To compare plasma EV-circRNAs with other cellular components in blood, we obtained cell-type markers from the TISCH database [34]. The EV-circRNA is classified as originating from the blood cell type if its host gene is a cell type-specific gene.

Cell culture and treatments

HuH7 cells were obtained from the Japanese Collection of Research Bioresources (JCRB, Tokyo, Japan). The HepG2, Hela, SK-Hep-1, and HEK-293 T cell lines were purchased from American Type Culture Collection (ATCC, Manassas, Virginia, USA) and cultured in DMEM supplemented with 10% FBS and Penicillin–Streptomycin at 37℃ with 5% CO2.

RT-qPCR

RNA was extracted using Trizol reagent (Life Technologies, Carlsbad, CA, USA), and the cDNA was synthesized using Evo M-MLV RT Master Mix (Accurate Biology, Hunan, China). SYBR Premix Ex Taq (Accurate Biology, Hunan, China) was used to measure the expression level of gene expression. The 2^ − ΔΔCt method was used to calculate each RNA’s relative expression level. The primers are provided in Additional file 1: Table S11.
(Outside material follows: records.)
`config.mk`:
```
export PLATFORM = sky130hd
export DESIGN_NAME = rcc_rtc_src_switch_ctrl
export DESIGN_NICKNAME = d
export VERILOG_FILES = /design/src/rtl/rcc_rtc_src_switch_ctrl.sv
export SDC_FILE = /design/constraint.sdc
export NUM_CORES = 1
export LEC_CHECK = 0
export ABC_AREA = 1
export CORE_ASPECT_RATIO = 0.5
export CORE_MARGIN = 1.5
export CORE_UTILIZATION = 45
export DETAILED_ROUTE_END_ITERATION = 6
export PLACE_DENSITY = 0.67
export REMOVE_ABC_BUFFERS = 1
export SKIP_CTS_REPAIR_TIMING = 1
export SYNTH_ARGS = -nofsm -noshare
export SYNTH_HDL_FRONTEND = slang
export SYNTH_SLANG_ARGS = --single-unit
```
`constraint.sdc`:
```
create_clock -name clk -period 1.8 [get_ports clk]
set_input_delay 0.18 -clock clk [delete_from_list [all_inputs] [get_ports clk]]
set_output_delay 0.18 -clock clk [all_outputs]
set_load 0.02 [all_outputs]
```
RNA immunoprecipitation (RIP) assay

The cells were lysed with RIP lysis buffer (150 mM NaCl, 25 mM Tris–HCl (pH 7.4), 0.1% NP-40, 1 mM EDTA, 5% glycerol) at 4 °C for 1 h. After incubating the anti-FLAG antibody (Sigma-Aldrich, St. Louis, MO, USA) and immunoglobulin G antibody (Sigma-Aldrich, St. Louis, MO, USA) with protein G beads (Life Technologies, Carlsbad, CA, USA) for 1 h at room temperature. The supernatants were collected after centrifugation at 12,000 × g for 20 min. The antibody-bound beads were added to the supernatants and incubated overnight at 4 °C after being washed three times with NT2 buffer (150 mM NaCl, 1 mM MgCl2, 50 mM Tris–HCl (pH 7.4), 0.05% NP-40). The complexes were then lysed with Trizol reagent after the beads had been washed six times with NT2 buffer. Reverse transcribed FLAG-interacting RNAs were isolated. RNA binding to YBX1 was detected by qPCR. The normalization process uses a 1% input sample as a reference. Specifically, the calculated value is derived from 2^ − ΔCT, with ΔCT values determined using the formula: ΔCT = Ct(Sample) − Ct(1% input).

Plasmid construction

The coding sequence of YBX1 was amplified and then cloned into the laboratory modification plasmid pCDH-3*Flag. In order to confirm YBX1 regulation circRNA into EVs, we used CRISPR/Cas9 technology to knockdown YBX1. sgRNA of YBX1 (Additional file 1: Table S11) was cloned into lentiGuide-Puro vector (Addgene #52,963).

Lentiviral production and transduction

HEK-293 T cells were transfected with pCDH-3*Flag-YBX1, lentiGuide-puro-gRNA, and the packaging and envelope plasmids psPAX2 and pMD2.G. Virus particles were collected 48 h after transfection. SK-Hep-1 cells were infected with lentiGuide-puro-gRNA lentivirus and polybrene (Sigma-Aldrich, St.Louis, MO, USA).

Statistical analyses

All experimental data were expressed as mean ± standard deviation (SD). P-values were obtained by using two-tailed Student’s t-test as indicated in corresponding figure legends. A p-value less than 0.05 was considered statistically significant and was noted by asterisks (*, p < 0.05; **, p < 0.01; ***, p < 0.001, ****, p < 0.0001).